You never know what you will discover when you’re on vacation. At least that was my experience while visiting friends recently in Onekama, Michigan. One day while my friend and I were driving through nearby Benzonia (on a cloudy but delightfully cool morning), I looked over and saw

I shrieked (no doubt unnecessarily startling my friend) and told her that we had to stop and read the sign. Bruce Catton helped inspire my interest in the Civil War. In particular I remember taking Mr. Lincoln’s Army, Glory Road, and A Stillness at Appomattox to my junior high classes where I read them at every opportunity. There is really no telling how many times I read them; his emphasis on the common soldier and their regiments was fascinating to me. One of my great regrets is that I never wrote a fan letter to him. Next to the historical marker is a building that once housed the Benzonia Academy where Catton’s father worked as principal; the Catton family lived in this building. Now it houses, among other things, a public library.
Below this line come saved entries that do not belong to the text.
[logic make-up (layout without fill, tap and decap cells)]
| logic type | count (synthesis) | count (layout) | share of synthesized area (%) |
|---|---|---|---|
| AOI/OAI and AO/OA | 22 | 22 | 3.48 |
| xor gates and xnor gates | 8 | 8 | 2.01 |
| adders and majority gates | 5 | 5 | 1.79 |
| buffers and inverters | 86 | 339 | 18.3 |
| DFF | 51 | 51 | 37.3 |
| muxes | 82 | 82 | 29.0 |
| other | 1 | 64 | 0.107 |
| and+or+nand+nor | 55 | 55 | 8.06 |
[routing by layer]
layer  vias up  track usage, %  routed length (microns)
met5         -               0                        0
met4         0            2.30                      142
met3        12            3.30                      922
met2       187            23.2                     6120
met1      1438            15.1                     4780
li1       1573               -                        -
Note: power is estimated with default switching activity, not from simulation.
==> src/rtl/sound_square_channel.sv <==
`default_nettype none
// ============================================================================
// Module   : sound_square_channel
// Purpose  : Square-wave sound channel with optional frequency sweep, volume
//            envelope, length counter, 512 Hz frame sequencer and duty
//            waveform generator. Registers NRx0..NRx4 live at
//            BASE_ADDR..BASE_ADDR+4.
// Ports    : I_CLK          system clock
//            I_RESET        synchronous active-high reset
//            I_SOUND_EN     master sound enable; low holds everything in reset
//            I_IOREG_ADDR   register address
//            I_IOREG_WDATA  write data
//            I_IOREG_WE_L   active-low write strobe
//            O_IOREG_RDATA  masked readback (0xFF when not addressed)
//            O_IOREG_HIT    address falls inside this channel's window
//            O_CH_ON        channel enabled status
//            O_SAMPLE       4-bit output sample for the mixer
// Revision : 1.0 - initial release
// ============================================================================
module sound_square_channel #(
  parameter logic [15:0] BASE_ADDR          = 16'hFF10,
  parameter int          HAS_SWEEP          = 1,
  parameter int          CLKS_PER_FS_TICK   = 64453,
  parameter int          CLKS_PER_FREQ_TICK = 32
) (
  input  logic        I_CLK,
  input  logic        I_RESET,
  input  logic        I_SOUND_EN,
  input  logic [15:0] I_IOREG_ADDR,
  input  logic [7:0]  I_IOREG_WDATA,
  input  logic        I_IOREG_WE_L,
  output logic [7:0]  O_IOREG_RDATA,
  output logic        O_IOREG_HIT,
  output logic        O_CH_ON,
  output logic [3:0]  O_SAMPLE
);

  localparam int c_FS_W = (CLKS_PER_FS_TICK > 1) ? $clog2(CLKS_PER_FS_TICK) : 1;
  localparam int c_FQ_W = (CLKS_PER_FREQ_TICK > 1) ? $clog2(CLKS_PER_FREQ_TICK) : 1;
  localparam logic [c_FS_W-1:0] c_FS_LAST = c_FS_W'(CLKS_PER_FS_TICK - 1);
  localparam logic [c_FQ_W-1:0] c_FQ_LAST = c_FQ_W'(CLKS_PER_FREQ_TICK - 1);
  localparam logic c_HAS_SWEEP = (HAS_SWEEP != 0);

  // Register file
  logic [7:0] r_nr0, r_nr1, r_nr2, r_nr3, r_nr4;

  // Channel state
  logic              r_on;
  logic [c_FS_W-1:0] r_fs_div;
  logic [2:0]        r_fs_step;
  logic [c_FQ_W-1:0] r_fq_div;
  logic [6:0]        r_len;
  logic [3:0]        r_vol;
  logic [2:0]        r_env_timer;
  logic [10:0]       r_shadow;
  logic [3:0]        r_sweep_timer;
  logic              r_sweep_en;
  logic [11:0]       r_period_timer;
  logic [2:0]        r_duty_pos;
  logic [3:0]        r_sample;

  // Sweep arithmetic in 12 bits so bit 11 flags an overflow past 2047.
  function automatic logic [11:0] f_sweep(input logic [10:0] sh,
                                          input logic [2:0]  shift,
                                          input logic        neg);
    logic [11:0] d;
    d = {1'b0, sh} >> shift;
    return neg ? ({1'b0, sh} - d) : ({1'b0, sh} + d);
  endfunction

  // ---------------------------------------------------------------- decode
  logic        w_rst;
  logic [15:0] w_offset;
  logic        w_hit, w_we;
  logic        w_wr0, w_wr1, w_wr2, w_wr3, w_wr4;
  logic        w_trig, w_dac_on, w_dac_off_wr;

  assign w_rst    = I_RESET | ~I_SOUND_EN;
  assign w_offset = I_IOREG_ADDR - BASE_ADDR;
  assign w_hit    = (w_offset < 16'd5);
  assign w_we     = ~I_IOREG_WE_L & w_hit;
  assign w_wr0    = w_we & (w_offset[2:0] == 3'd0) & c_HAS_SWEEP;
  assign w_wr1    = w_we & (w_offset[2:0] == 3'd1);
  assign w_wr2    = w_we & (w_offset[2:0] == 3'd2);
  assign w_wr3    = w_we & (w_offset[2:0] == 3'd3);
  assign w_wr4    = w_we & (w_offset[2:0] == 3'd4);
  assign w_trig   = w_wr4 & I_IOREG_WDATA[7];
  assign w_dac_on = |r_nr2[7:3];
  assign w_dac_off_wr = w_wr2 & (I_IOREG_WDATA[7:3] == 5'd0);

  // ------------------------------------------------------------- frequency
  logic [10:0] w_freq, w_trig_freq;
  logic [2:0]  w_sw_period, w_sw_shift;
  logic        w_sw_neg;
  logic [11:0] w_trig_new, w_sw_new;
  logic        w_trig_ovf;

  assign w_freq      = {r_nr4[2:0], r_nr3};
  // The trigger write carries the new frequency high bits itself.
  assign w_trig_freq = {I_IOREG_WDATA[2:0], r_nr3};
  assign w_sw_period = r_nr0[6:4];
  assign w_sw_neg    = r_nr0[3];
  assign w_sw_shift  = r_nr0[2:0];
  assign w_trig_new  = f_sweep(w_trig_freq, w_sw_shift, w_sw_neg);
  assign w_sw_new    = f_sweep(r_shadow, w_sw_shift, w_sw_neg);
  assign w_trig_ovf  = c_HAS_SWEEP & (w_sw_shift != 3'd0) & w_trig_new[11];

  // -------------------------------------------------------- timing strobes
  logic w_fs_tick, w_fq_tick, w_len_clk, w_env_clk, w_sweep_clk;

  assign w_fs_tick   = (r_fs_div == c_FS_LAST);
  assign w_fq_tick   = (r_fq_div == c_FQ_LAST);
  // The step clocked is the one held before the advance.
  assign w_len_clk   = w_fs_tick & ~r_fs_step[0];
  assign w_sweep_clk = w_fs_tick & (r_fs_step[1:0] == 2'b10) & c_HAS_SWEEP;
  assign w_env_clk   = w_fs_tick & (r_fs_step == 3'd7);

  // ---------------------------------------------------------- duty pattern
  logic [7:0] w_duty_pat;
  logic       w_duty_bit;

  // Patterns are written position 0 (MSB) to position 7 (LSB).
  always_comb begin
    w_duty_pat = 8'b0000_0001;
    case (r_nr1[7:6])
      2'd0:    w_duty_pat = 8'b0000_0001;
      2'd1:    w_duty_pat = 8'b1000_0001;
      2'd2:    w_duty_pat = 8'b1000_0111;
      default: w_duty_pat = 8'b0111_1110;
    endcase
  end

  assign w_duty_bit = w_duty_pat[3'd7 - r_duty_pos];

  // ------------------------------------------------------------- sequential
  always_ff @(posedge I_CLK) begin
    if (w_rst) begin
      r_nr0          <= 8'h00;
      r_nr1          <= 8'h00;
      r_nr2          <= 8'h00;
      r_nr3          <= 8'h00;
      r_nr4          <= 8'h00;
      r_on           <= 1'b0;
      r_fs_div       <= '0;
      r_fs_step      <= 3'd0;
      r_fq_div       <= '0;
      r_len          <= 7'd0;
      r_vol          <= 4'd0;
      r_env_timer    <= 3'd0;
      r_shadow       <= 11'd0;
      r_sweep_timer  <= 4'd0;
      r_sweep_en     <= 1'b0;
      r_period_timer <= 12'd0;
      r_duty_pos     <= 3'd0;
      r_sample       <= 4'd0;
    end else begin
      // Dividers
      if (w_fs_tick) begin
        r_fs_div  <= '0;
        r_fs_step <= r_fs_step + 3'd1;
      end else begin
        r_fs_div  <= r_fs_div + 1'b1;
      end
      r_fq_div <= w_fq_tick ? '0 : r_fq_div + 1'b1;

      if (w_trig) begin
        r_on           <= w_dac_on & ~w_trig_ovf;
        if (r_len == 7'd0) r_len <= 7'd64;
        r_period_timer <= 12'd2048 - {1'b0, w_trig_freq};
        r_vol          <= r_nr2[7:4];
        r_env_timer    <= r_nr2[2:0];
        r_shadow       <= w_trig_freq;
        r_sweep_timer  <= (w_sw_period == 3'd0) ? 4'd8 : {1'b0, w_sw_period};
        r_sweep_en     <= (w_sw_period != 3'd0) | (w_sw_shift != 3'd0);
      end else begin
        // Length counter
        if (w_len_clk && r_nr4[6] && (r_len != 7'd0)) begin
          r_len <= r_len - 7'd1;
          if (r_len == 7'd1) r_on <= 1'b0;
        end

        // Envelope; a zero timer is treated as already expired.
        if (w_env_clk && (r_nr2[2:0] != 3'd0)) begin
          if (r_env_timer <= 3'd1) begin
            r_env_timer <= r_nr2[2:0];
            if (r_nr2[3]) begin
              if (r_vol != 4'd15) r_vol <= r_vol + 4'd1;
            end else begin
              if (r_vol != 4'd0)  r_vol <= r_vol - 4'd1;
            end
          end else begin
            r_env_timer <= r_env_timer - 3'd1;
          end
        end

        // Sweep; a new frequency is written back into NRx3/NRx4[2:0].
        if (w_sweep_clk) begin
          if (r_sweep_timer <= 4'd1) begin
            r_sweep_timer <= (w_sw_period == 3'd0) ? 4'd8 : {1'b0, w_sw_period};
            if (r_sweep_en && (w_sw_period != 3'd0)) begin
              if (w_sw_new[11]) begin
                r_on <= 1'b0;
              end else if (w_sw_shift != 3'd0) begin
                r_shadow   <= w_sw_new[10:0];
                r_nr3      <= w_sw_new[7:0];
                r_nr4[2:0] <= w_sw_new[10:8];
              end
            end
          end else begin
            r_sweep_timer <= r_sweep_timer - 4'd1;
          end
        end

        // Period timer / duty position only run while the channel plays.
        if (r_on && w_fq_tick) begin
          if (r_period_timer <= 12'd1) begin
            r_period_timer <= 12'd2048 - {1'b0, w_freq};
            r_duty_pos     <= r_duty_pos + 3'd1;
          end else begin
            r_period_timer <= r_period_timer - 12'd1;
          end
        end
      end

      // CPU register writes land after the sweep write-back so they win.
      if (w_wr0) r_nr0 <= I_IOREG_WDATA;
      if (w_wr1) begin
        r_nr1 <= I_IOREG_WDATA;
        r_len <= 7'd64 - {1'b0, I_IOREG_WDATA[5:0]};
      end
      if (w_wr2) r_nr2 <= I_IOREG_WDATA;
      if (w_wr3) r_nr3 <= I_IOREG_WDATA;
      if (w_wr4) r_nr4 <= I_IOREG_WDATA;

      // Turning the DAC off wins over everything else that cycle.
      if (w_dac_off_wr) r_on <= 1'b0;

      r_sample <= w_duty_bit ? r_vol : 4'd0;
    end
  end

  // --------------------------------------------------------------- outputs
  always_comb begin
    O_IOREG_RDATA = 8'hFF;
    if (w_hit) begin
      case (w_offset[2:0])
        3'd0:    O_IOREG_RDATA = c_HAS_SWEEP ? (r_nr0 | 8'h80) : 8'hFF;
        3'd1:    O_IOREG_RDATA = r_nr1 | 8'h3F;
        3'd2:    O_IOREG_RDATA = r_nr2;
        3'd4:    O_IOREG_RDATA = r_nr4 | 8'hBF;
        default: O_IOREG_RDATA = 8'hFF;
      endcase
    end
  end

  assign O_IOREG_HIT = w_hit;
  assign O_CH_ON     = r_on;
  assign O_SAMPLE    = r_on ? r_sample : 4'd0;

endmodule

`default_nettype wire
[src/rtl/servo_pkg.sv]
// Shared types, 50 MHz timing defaults and the width clamp helper for the
// servo pulse scheduler.
package servo_pkg;

    typedef enum logic [1:0] {
        S_IDLE = 2'd0,
        S_HIGH = 2'd1,
        S_LOW  = 2'd2,
        S_TAIL = 2'd3
    } state_t;

    // 50 MHz clock: 20 ms frame, 2.5 ms slot, 1 / 1.5 / 2 ms pulse widths
    localparam int FRAME_CYCLES_50M = 1_000_000;
    localparam int SLOT_CYCLES_50M  = 125_000;
    localparam int MIN_W_50M        = 50_000;
    localparam int MAX_W_50M        = 100_000;
    localparam int DEF_W_50M        = 75_000;

    function automatic logic [31:0] clamp(input logic [31:0] v,
                                          input logic [31:0] lo,
                                          input logic [31:0] hi);
        if (v < lo)
            return lo;
        else if (v > hi)
            return hi;
        else
            return v;
    endfunction

endpackage

[src/rtl/servo_width_regs.sv]
// Shadow/active pulse-width register file: clamped host writes land in the
// shadow bank, and the active bank copies the shadow bank only on reload.
module servo_width_regs
    import servo_pkg::*;
#(
    parameter  int NCH   = 4,
    parameter  int CW    = 20,
    parameter  int MIN_W = MIN_W_50M,
    parameter  int MAX_W = MAX_W_50M,
    parameter  int DEF_W = DEF_W_50M,
    localparam int CHW   = $clog2(NCH)
) (
    input  logic           clk0,
    input  logic           rst,
    input  logic           wr_en,
    input  logic [CHW-1:0] wr_ch,
    input  logic [CW-1:0]  wr_width,
    input  logic           reload,
    output logic           wr_err,
    output logic [CW-1:0]  active [NCH]
);

    logic [CW-1:0] shadow [NCH];
    logic [CW-1:0] wr_clamped;

    assign wr_clamped = CW'(clamp(32'(wr_width), 32'(MIN_W), 32'(MAX_W)));

    // A write coinciding with reload leaves active with the old shadow value,
    // so the new width takes effect one frame later.
    always_ff @(posedge clk0 or posedge rst) begin
        if (rst) begin
            for (int i = 0; i < NCH; i++) begin
                shadow[i] <= CW'(DEF_W);
                active[i] <= CW'(DEF_W);
            end
            wr_err <= 1'b0;
        end else begin
            wr_err <= wr_en && (int'(wr_ch) >= NCH);
            for (int i = 0; i < NCH; i++) begin
                if (wr_en && (wr_ch == CHW'(i)))
                    shadow[i] <= wr_clamped;
                if (reload)
                    active[i] <= shadow[i];
            end
        end
    end

endmodule

[src/rtl/servo_pulse_sched.sv]
// Multi-channel servo pulse scheduler: one frame split into per-channel slots.
// Optional readback of active widths is enabled by SERVO_SCHED_READBACK_EN.
module servo_pulse_sched
    import servo_pkg::*;
#(
    parameter  int NCH          = 4,
    parameter  int CW           = 20,
    parameter  int FRAME_CYCLES = FRAME_CYCLES_50M,
    parameter  int SLOT_CYCLES  = SLOT_CYCLES_50M,
    parameter  int MIN_W        = MIN_W_50M,
    parameter  int MAX_W        = MAX_W_50M,
    parameter  int DEF_W        = DEF_W_50M,
    localparam int CHW          = $clog2(NCH)
) (
    input  logic           clk0,
    input  logic           rst,
    input  logic           enable,
    input  logic           wr_en,
    input  logic [CHW-1:0] wr_ch,
    input  logic [CW-1:0]  wr_width,
`ifdef SERVO_SCHED_READBACK_EN
    input  logic [CHW-1:0] rd_ch,
    output logic [CW-1:0]  rd_width,
`endif
    output logic           wr_err,
    output logic [NCH-1:0] pwm_out,
    output logic           frame_start,
    output logic [CHW-1:0] cur_ch
);

    state_t         state, state_d;
    logic [CHW-1:0] ch_d;
    logic [CW-1:0]  slot_cnt, slot_d;
    logic [CW-1:0]  frame_cnt, frame_d;
    logic           frame_go;
    logic [CW-1:0]  cur_w;
    logic [CW-1:0]  active [NCH];

    servo_width_regs #(
        .NCH   (NCH),
        .CW    (CW),
        .MIN_W (MIN_W),
        .MAX_W (MAX_W),
        .DEF_W (DEF_W)
    ) u_regs (
        .clk0     (clk0),
        .rst      (rst),
        .wr_en    (wr_en),
        .wr_ch    (wr_ch),
        .wr_width (wr_width),
        .reload   (frame_go),
        .wr_err   (wr_err),
        .active   (active)
    );

    always_comb begin
        cur_w = '0;
        for (int i = 0; i < NCH; i++)
            if (cur_ch == CHW'(i))
                cur_w = active[i];
    end

    always_comb begin
        state_d  = state;
        ch_d     = cur_ch;
        slot_d   = slot_cnt;
        frame_d  = frame_cnt;
        frame_go = 1'b0;
        if (!enable) begin
            state_d = S_IDLE;
            ch_d    = '0;
            slot_d  = '0;
            frame_d = '0;
        end else begin
            slot_d  = slot_cnt + CW'(1);
            frame_d = frame_cnt + CW'(1);
            unique case (state)
                S_IDLE: frame_go = 1'b1;
                S_HIGH: begin
                    if (slot_cnt == cur_w - CW'(1))
                        state_d = S_LOW;
                end
                S_LOW: begin
                    if (slot_cnt == CW'(SLOT_CYCLES - 1)) begin
                        if (cur_ch != CHW'(NCH - 1)) begin
                            ch_d    = cur_ch + CHW'(1);
                            slot_d  = '0;
                            state_d = S_HIGH;
                        end else if (frame_cnt == CW'(FRAME_CYCLES - 1)) begin
                            // slots fill the whole frame: no tail to wait out
                            frame_go = 1'b1;
                        end else begin
                            state_d = S_TAIL;
                        end
                    end
                end
                S_TAIL: begin
                    slot_d = slot_cnt;
                    if (frame_cnt == CW'(FRAME_CYCLES - 1))
                        frame_go = 1'b1;
                end
                default: state_d = S_IDLE;
            endcase
            if (frame_go) begin
                state_d = S_HIGH;
                ch_d    = '0;
                slot_d  = '0;
                frame_d = '0;
            end
        end
    end

    always_ff @(posedge clk0 or posedge rst) begin
        if (rst) begin
            state       <= S_IDLE;
            cur_ch      <= '0;
            slot_cnt    <= '0;
            frame_cnt   <= '0;
            pwm_out     <= '0;
            frame_start <= 1'b0;
        end else begin
            state       <= state_d;
            cur_ch      <= ch_d;
            slot_cnt    <= slot_d;
            frame_cnt   <= frame_d;
            pwm_out     <= (state_d == S_HIGH) ? (NCH'(1) << ch_d) : '0;
            frame_start <= frame_go;
        end
    end

`ifdef SERVO_SCHED_READBACK_EN
    logic [CW-1:0] rd_sel;

    always_comb begin
        rd_sel = '0;
        for (int i = 0; i < NCH; i++)
            if (rd_ch == CHW'(i))
                rd_sel = active[i];
    end

    always_ff @(posedge clk0 or posedge rst) begin
        if (rst)
            rd_width <= '0;
        else
            rd_width <= rd_sel;
    end
`endif

endmodule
After the library opened that day, my friend and I entered the hallowed halls and discovered the Michigan Room that has a photograph of Catton as well as a display of his books. The librarian soon sensed that I had an interest in Catton—perhaps taking multiple photographs gave it away? She kindly directed me to the room that Catton and his brother, Robert, lived in during the academy years. For those interested in Catton's youth in Michigan, I highly recommend his Waiting for the Morning Train: An American Boyhood.

While growing up in tiny Benzonia, Catton knew many veterans who had served in the Army of Potomac. As Catton explained “they were grave, dignified, and thoughtful, with long white beards and a general air of being pillars of the community. They lived in rural Michigan in the pre-automobile age, and for the most part they had never been fifty miles away from the farm or the dusty village streets; yet once, ages ago, they had been everywhere and had seen everything, and nothing that happened to them thereafter meant anything much” (Mr. Lincoln’s Army, xi). These men had a profound influence on Catton and inspired his interest in the Civil War. He dedicated his book Never Call Retreat “To the one-time members of E. P. Case Post Number 372, Grand Army of the Republic, who now sleep in the village cemetery at Benzonia, Michigan, this book is affectionately dedicated.” The following monument erected by Post 372 stands in the Benzonia Cemetery:

According to a woman at the Benzonia Public Library, Catton was cremated but there is a headstone in his memory at the Benzonia Cemetery. Of course, my friend and I had to locate this, and we did! Unsurprisingly, but rather poignantly, Catton’s headstone is not too far from the very men who inspired him. The flags mark the graves of Union veterans near the Catton family plot:

And Catton’s headstone:

A fan had left a handwritten note in June 2010:


  1. It pays to keep your eyes open! I feel your happiness at stumbling upon the place of your hero.

    His house a library and his grave among those he commemorated - distribution of earthly remains doesn't get any better than that.

  2. Thanks for sharing. I, too, discovered the Civil War through Catton and am re-reading some of his works.

  3. Bruce Catton wrote as well as anyone that has ever put a pen to paper. If everyone had his ability to write, history would be a more popular subject.

  4. Jane, Thanks for this post, Bruce Catton I think is responsible for so many of us being interested in the history of the Civil War.

  5. Thanks for sharing this ... I'm reading Catton's "Waiting for the Morning Train," and came across his description of the Civil War Monument, so I googled it, images, and came across your blog post. I've read snippets of his Civil War history, but am now determined to read them in their entirety. He's a witty, entertaining, writer.

  6. Bruce Catton is a sentimental favorite of mine since his writings helped inspire my interest in the Civil War. After my visit to Michigan, I read "Waiting for the Morning Train," and enjoyed learning more about his youth. He was indeed a great writer with a genuine love, I think, for the soldiers that he wrote about. Thanks for your comment.